Even with a couple of ARIA Awards under his belt, Paul McDermott still doesn't quite know what to make of the music industry.

The funny man joked about how backstage during this year's ceremony, he and his co- host Mikey Robins stuck pretty close to each other because their sort "don't really mix with musicians".

"I know some who are friends and so on, but we're a different breed. We're stand-up comedians, we have a different mentality. So you cling together because you're the same. And Mikey's a friend."

Anyone who ever caught the Doug Anthony Allstars or saw McDermott break into sonf on his Good News Week knows that for a comedian, the boy's got a pretty serious set of pipes sitting in his throat.

"People have always basically been confused about me," explains McDermott without a hint of his trademark sarcasm or irony. "But I think it's good to keep doing different things. "

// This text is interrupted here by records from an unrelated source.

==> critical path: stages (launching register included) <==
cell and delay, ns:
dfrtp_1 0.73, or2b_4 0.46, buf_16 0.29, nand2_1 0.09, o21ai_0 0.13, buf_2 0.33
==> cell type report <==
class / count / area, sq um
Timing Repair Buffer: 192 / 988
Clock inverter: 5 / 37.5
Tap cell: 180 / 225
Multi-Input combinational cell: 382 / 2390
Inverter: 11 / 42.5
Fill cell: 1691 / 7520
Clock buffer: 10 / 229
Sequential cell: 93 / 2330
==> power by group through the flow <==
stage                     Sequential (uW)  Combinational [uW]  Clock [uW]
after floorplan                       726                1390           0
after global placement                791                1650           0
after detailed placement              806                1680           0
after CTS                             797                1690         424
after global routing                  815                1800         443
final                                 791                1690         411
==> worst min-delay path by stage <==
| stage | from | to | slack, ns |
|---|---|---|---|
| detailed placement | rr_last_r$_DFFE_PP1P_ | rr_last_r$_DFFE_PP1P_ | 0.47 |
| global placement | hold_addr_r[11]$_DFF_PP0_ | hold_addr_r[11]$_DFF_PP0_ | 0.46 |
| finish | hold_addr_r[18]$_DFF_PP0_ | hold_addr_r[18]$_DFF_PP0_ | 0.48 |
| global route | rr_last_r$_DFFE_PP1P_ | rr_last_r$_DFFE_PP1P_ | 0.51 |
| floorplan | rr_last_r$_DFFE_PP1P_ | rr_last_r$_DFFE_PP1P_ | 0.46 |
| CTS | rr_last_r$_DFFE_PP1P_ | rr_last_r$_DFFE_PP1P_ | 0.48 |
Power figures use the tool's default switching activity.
$ cat src/rtl/ili9341_frame_sequencer.sv
// ILI9341 frame sequencer: LCD hardware reset, init array, then a
// frame loop streaming RGB565 pixels through one shared SPI sender.
//
// Ports:
//   clk, rst                 clock, async active-low reset
//   i_enable                 frame loop runs while high
//   o_send_comm_ena/o_command  start + array select to send_command
//   i_comm_array_sent        command array finished pulse
//   i_cmd_*/o_cmd_sent       command-path byte request / done
//   i_pix_valid/i_pix_data/o_pix_ready  pixel source handshake
//   o_spi_*/i_spi_done       byte-level SPI sender
//   o_lcd_rst                LCD reset, active low
//   o_frame_done/o_init_done status
`timescale 1ns/1ps
module ili9341_frame_sequencer #(
  parameter int DW           = 8,
  parameter int H_RES        = 240,
  parameter int V_RES        = 320,
  parameter int RST_LOW_CYC  = 1250,
  parameter int RST_WAIT_CYC = 625000,
  parameter int SLP_WAIT_CYC = 15000000
) (
  input  logic          clk,
  input  logic          rst,
  input  logic          i_enable,
  output logic          o_send_comm_ena,
  output logic          o_command,
  input  logic          i_comm_array_sent,
  input  logic          i_cmd_send,
  input  logic [DW-1:0] i_cmd_data,
  input  logic          i_cmd_dc,
  input  logic          i_cmd_cs,
  output logic          o_cmd_sent,
  input  logic          i_pix_valid,
  input  logic [15:0]   i_pix_data,
  output logic          o_pix_ready,
  output logic          o_spi_send,
  output logic [DW-1:0] o_spi_data,
  output logic          o_spi_dc,
  output logic          o_spi_cs,
  input  logic          i_spi_done,
  output logic          o_lcd_rst,
  output logic          o_frame_done,
  output logic          o_init_done
);

  localparam logic INI_COMM  = 1'b0;
  localparam logic LOOP_COMM = 1'b1;

  localparam int NPIX  = H_RES * V_RES;
  localparam int MAX_A = (RST_LOW_CYC > RST_WAIT_CYC) ?
                         RST_LOW_CYC : RST_WAIT_CYC;
  localparam int MAX_C = (MAX_A > SLP_WAIT_CYC) ?
                         MAX_A : SLP_WAIT_CYC;
  localparam int CW    = $clog2(MAX_C) + 1;
  localparam int PW    = (NPIX > 1) ? $clog2(NPIX) : 1;

  localparam logic [CW-1:0] LOW_LAST  = CW'(RST_LOW_CYC - 1);
  localparam logic [CW-1:0] WAIT_LAST = CW'(RST_WAIT_CYC - 1);
  localparam logic [CW-1:0] SLP_LAST  = CW'(SLP_WAIT_CYC - 1);
  localparam logic [PW-1:0] PIX_LAST  = PW'(NPIX - 1);

  typedef enum logic [3:0] {
    S_RST_LOW,
    S_RST_WAIT,
    S_INIT_START,
    S_INIT_RUN,
    S_SLP_WAIT,
    S_IDLE,
    S_LOOP_START,
    S_LOOP_RUN,
    S_PIX_LOAD,
    S_PIX_HI,
    S_PIX_LO,
    S_FRAME_DONE
  } state_t;

  state_t        state_q;
  state_t        state_d;
  logic [CW-1:0] cnt_q;
  logic [PW-1:0] pix_cnt_q;
  logic [15:0]   pix_q;
  logic          cmd_q;
  logic          init_q;

  logic pix_load;
  logic pix_dec;
  logic pix_cap;
  logic init_set;
  logic cnt_run;

  // Delay counter only advances in the timed states and
  // restarts from zero on every state change.
  assign cnt_run = (state_q == S_RST_LOW)  ||
                   (state_q == S_RST_WAIT) ||
                   (state_q == S_SLP_WAIT);

  always_ff @(posedge clk or negedge rst) begin
    if (!rst) begin
      state_q <= S_RST_LOW;
      cnt_q   <= '0;
    end else begin
      state_q <= state_d;
      if (state_d != state_q) begin
        cnt_q <= '0;
      end else if (cnt_run) begin
        cnt_q <= cnt_q + CW'(1);
      end
    end
  end

  always_ff @(posedge clk or negedge rst) begin
    if (!rst) begin
      pix_cnt_q <= '0;
      pix_q     <= '0;
    end else begin
      if (pix_load) begin
        pix_cnt_q <= PIX_LAST;
      end else if (pix_dec) begin
        pix_cnt_q <= pix_cnt_q - PW'(1);
      end
      if (pix_cap) begin
        pix_q <= i_pix_data;
      end
    end
  end

  always_ff @(posedge clk or negedge rst) begin
    if (!rst) begin
      cmd_q  <= INI_COMM;
      init_q <= 1'b0;
    end else begin
      if (state_q == S_INIT_START) begin
        cmd_q <= INI_COMM;
      end else if (state_q == S_LOOP_START) begin
        cmd_q <= LOOP_COMM;
      end
      if (init_set) begin
        init_q <= 1'b1;
      end
    end
  end

  assign o_command   = (state_q == S_LOOP_START) ?
                       LOOP_COMM : cmd_q;
  assign o_lcd_rst   = (state_q != S_RST_LOW);
  assign o_init_done = init_q;

  always_comb begin
    state_d         = state_q;
    pix_load        = 1'b0;
    pix_dec         = 1'b0;
    pix_cap         = 1'b0;
    init_set        = 1'b0;
    o_send_comm_ena = 1'b0;
    o_spi_send      = 1'b0;
    o_spi_data      = '0;
    o_spi_dc        = 1'b1;
    o_spi_cs        = 1'b1;
    o_cmd_sent      = 1'b0;
    o_pix_ready     = 1'b0;
    o_frame_done    = 1'b0;
    unique case (state_q)
      S_RST_LOW: begin
        if (cnt_q == LOW_LAST) begin
          state_d = S_RST_WAIT;
        end
      end
      S_RST_WAIT: begin
        if (cnt_q == WAIT_LAST) begin
          state_d = S_INIT_START;
        end
      end
      S_INIT_START: begin
        o_send_comm_ena = 1'b1;
        state_d         = S_INIT_RUN;
      end
      S_INIT_RUN: begin
        o_spi_send = i_cmd_send;
        o_spi_data = i_cmd_data;
        o_spi_dc   = i_cmd_dc;
        o_spi_cs   = i_cmd_cs;
        o_cmd_sent = i_spi_done;
        if (i_comm_array_sent) begin
          state_d = S_SLP_WAIT;
        end
      end
      S_SLP_WAIT: begin
        if (cnt_q == SLP_LAST) begin
          init_set = 1'b1;
          state_d  = S_IDLE;
        end
      end
      S_IDLE: begin
        if (i_enable) begin
          state_d = S_LOOP_START;
        end
      end
      S_LOOP_START: begin
        o_send_comm_ena = 1'b1;
        state_d         = S_LOOP_RUN;
      end
      S_LOOP_RUN: begin
        o_spi_send = i_cmd_send;
        o_spi_data = i_cmd_data;
        o_spi_dc   = i_cmd_dc;
        o_spi_cs   = i_cmd_cs;
        o_cmd_sent = i_spi_done;
        if (i_comm_array_sent) begin
          pix_load = 1'b1;
          state_d  = S_PIX_LOAD;
        end
      end
      // CS stays low across pixel stalls so the RAMWR
      // stream is never broken mid-frame.
      S_PIX_LOAD: begin
        o_pix_ready = 1'b1;
        o_spi_cs    = 1'b0;
        if (i_pix_valid) begin
          pix_cap = 1'b1;
          state_d = S_PIX_HI;
        end
      end
      S_PIX_HI: begin
        o_spi_send = 1'b1;
        o_spi_data = DW'(pix_q[15:8]);
        o_spi_cs   = 1'b0;
        if (i_spi_done) begin
          state_d = S_PIX_LO;
        end
      end
      S_PIX_LO: begin
        o_spi_send = 1'b1;
        o_spi_data = DW'(pix_q[7:0]);
        o_spi_cs   = 1'b0;
        if (i_spi_done) begin
          if (pix_cnt_q == '0) begin
            state_d = S_FRAME_DONE;
          end else begin
            pix_dec = 1'b1;
            state_d = S_PIX_LOAD;
          end
        end
      end
      S_FRAME_DONE: begin
        o_frame_done = 1'b1;
        state_d      = i_enable ? S_LOOP_START : S_IDLE;
      end
      default: begin
        state_d = S_RST_LOW;
      end
    endcase
  end

endmodule

$ cat config.mk
export PLATFORM = sky130hd
export DESIGN_NAME = ili9341_frame_sequencer
export DESIGN_NICKNAME = d
export VERILOG_FILES = /design/src/rtl/ili9341_frame_sequencer.sv
export SDC_FILE = /design/constraint.sdc
export NUM_CORES = 1
export LEC_CHECK = 0
export ABC_AREA = 1
export BUFFER_PORTS_ARGS = -buffer_cell sky130_fd_sc_hd__buf_2
export CAP_MARGIN = 15
export CORE_MARGIN = 1
export CORE_UTILIZATION = 45
export CTS_CLUSTER_SIZE = 14
export DETAILED_ROUTE_END_ITERATION = 6
export SLEW_MARGIN = 10
export SYNTH_ARGS = -nofsm -noshare
export SYNTH_HDL_FRONTEND = slang
export SYNTH_SLANG_ARGS = --single-unit
$ cat constraint.sdc
create_clock -name clk -period 1.9 [get_ports clk]
set_input_delay 0.285 -clock clk [delete_from_list [all_inputs] [get_ports clk]]
set_output_delay 0.285 -clock clk [all_outputs]
set_load 0.02 [all_outputs]
`src/rtl/device_scheduler.sv`:
```
// device_scheduler: round-robin arbiter sharing one start/ready device among four requesters.
module device_scheduler #(
  parameter int N_REQ   = 4,
  parameter int TIMEOUT = 64
) (
  input  logic                 clk,
  input  logic                 rst,
  input  logic [N_REQ-1:0]     req,
  input  logic [16*N_REQ-1:0]  xin_bus,
  input  logic [8*N_REQ-1:0]   yin_bus,
  output logic                 dev_start,
  output logic [15:0]          dev_xin,
  output logic [7:0]           dev_yin,
  input  logic [15:0]          dev_out,
  input  logic                 dev_ready,
  output logic [N_REQ-1:0]     gnt,
  output logic [N_REQ-1:0]     done,
  output logic [15:0]          result,
  output logic [1:0]           result_id,
  output logic                 err,
  output logic                 busy
);
  localparam int CW = $clog2(TIMEOUT + 1);
  typedef enum logic [2:0] {S_IDLE, S_START, S_GUARD, S_WAIT, S_DONE} state_t;
  state_t          r_state;
  logic [1:0]      r_ptr;
  logic [1:0]      r_id;
  logic [CW-1:0]   r_cnt;
  logic [1:0]      w_win;
  logic            w_timeout;
  // Scan from the highest offset down so the closest requester to r_ptr wins.
  always_comb begin
    w_win = r_ptr;
    for (int k = N_REQ - 1; k >= 0; k--)
      if (req[r_ptr + 2'(k)]) w_win = r_ptr + 2'(k);
  end
  assign w_timeout = r_cnt == CW'(TIMEOUT - 1);
  assign busy = r_state != S_IDLE;
  always_ff @(posedge clk) begin
    if (rst) begin
      r_state   <= S_IDLE;
      r_ptr     <= '0;
      r_id      <= '0;
      r_cnt     <= '0;
      dev_start <= 1'b0;
      dev_xin   <= '0;
      dev_yin   <= '0;
      gnt       <= '0;
      done      <= '0;
      result    <= '0;
      result_id <= '0;
      err       <= 1'b0;
    end else begin
      case (r_state)
        S_IDLE: if (|req) begin
          r_id      <= w_win;
          r_ptr     <= w_win + 2'd1;
          dev_xin   <= xin_bus[16*w_win +: 16];
          dev_yin   <= yin_bus[8*w_win +: 8];
          gnt       <= N_REQ'(1) << w_win;
          dev_start <= 1'b1;
          r_state   <= S_START;
        end
        S_START: begin
          dev_start <= 1'b0;
          r_state   <= S_GUARD;
        end
        // A ready left over from the previous operation is ignored here.
        S_GUARD: begin
          r_cnt   <= '0;
          r_state <= S_WAIT;
        end
        S_WAIT: if (dev_ready || w_timeout) begin
          result    <= dev_ready ? dev_out : 16'h0000;
          err       <= !dev_ready;
          done      <= gnt;
          result_id <= r_id;
          r_state   <= S_DONE;
        end else begin
          r_cnt <= r_cnt + 1'b1;
        end
        S_DONE: begin
          done    <= '0;
          gnt     <= '0;
          r_state <= S_IDLE;
        end
        default: r_state <= S_IDLE;
      endcase
    end
  end
endmodule

```
`config.mk`:
```
export PLATFORM = sky130hd
export DESIGN_NAME = avg_pool2x2_stream
export DESIGN_NICKNAME = d
export VERILOG_FILES = /design/src/rtl/avg_pool2x2_stream.sv
export SDC_FILE = /design/constraint.sdc
export NUM_CORES = 2
export LEC_CHECK = 0
export CORE_MARGIN = 3
export CORE_UTILIZATION = 46
export DETAILED_ROUTE_END_ITERATION = 7
export DONT_BUFFER_PORTS = 1
export HOLD_SLACK_MARGIN = 0.15
export PLACE_DENSITY = 0.64
export SKIP_CTS_REPAIR_TIMING = 1
export SYNTH_ARGS = -nofsm -noshare
export SYNTH_HDL_FRONTEND = slang
export SYNTH_HIERARCHICAL = 1
export SYNTH_SLANG_ARGS = --single-unit
```
`constraint.sdc`:
```
create_clock -name clk -period 22.1 [get_ports clk]
set_input_delay 2.21 -clock clk [delete_from_list [all_inputs] [get_ports clk]]
set_output_delay 2.21 -clock clk [all_outputs]
set_load 0.03 [all_outputs]
```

Suddenly the smirk returns. "What was the guy's name? Craig McLachlan. That's what I want to do. I was a singer before Neighbours, I had a band. Because he had a lot of musical credibility. Just because he became an actor for a while, it didn't detract in any way from the strong musical cred he'd built up through years of hard work on the circuit."

All of this has led to McDermott's decision to finally release a straight record, a duet with ex-Def FX singer Fiona Horne called Shut Up/Kiss Me.

McDermott met the vocalist-cum-author-cum Playboy Playmate when she appeared as a guest on his show earlier in the year. The two sang together on that first night and McDermott decided to invite his new friend to cut a record of a song that he'd had laying around for years.

"She's not stopping at the moment, " McDermott offered on his musical collaborator. "I think she did a lot of hard years with Def FX and like so many Australian bands on the road all the time, they got incredible audiences all around the country but all of the money went straight back into the band. I know bands that have had number one songs in Australia and still been getting paid 100 bucks a week.. It's shocking. Less than the dole. But you do it because that's your art.

"This record is a bit of a contrast to what she's done in the past, " he added. "We just thought it would be a one-off for the show. But then we got a very warm response from people who saw the show, asking where they could get the single, so we decided we'd put this out as a bit of a promotional thing for Good News Week.

"It was something nice to do with Fiona. But now there's the embarrassing realisation that there's something there you've got to talk about. It's all fun making the thing. The weird thing is then having to admit you made it.

"Well, it is for me. I don't know if other people have the same sense of: 'Oh, I've done that. You take it away and listen to it now if you want to. If you don't, that's fine. I don't care.' Now I've got to sit in a coffee shop and rattle on about it."

Sitting in a coffee shop overlooking Bondi Beach, McDermott explains that there's a lot more where Kiss Me came from. In fact there's a whole revue of songs (from a show called Mosh! which McDermott wrote and toured throught Melbourne and Adelaide after the Allstars' break-up) and several more compositions from an aborted DAAS show.

"I just don't get much of an opportunity to actually do anything with them," McDermott said of his collection of over 100 songs. "Even with this thing: We had a week to put it together for the show, Fiona had never heard it before and she was a bit uncertain about doing this sort of thing because she has a reputation with Def FX of doing a harder edge thing.

"So between Good News Week and Good News Weekend, there wasn't much time to put too much effort into the production and music. I actually think it's one of those things where you have to put time into it."

McDermott has now slotted some time aside for the middle of next year to do the music thing properly and hopefully come out of it on the other side with a debut solo album.

"I just like singing and I like performing songs, I like doing original material, but whether it's accepted or whatever, I'm not that fussed about. I'd just like to be able to do it because I enjoy it."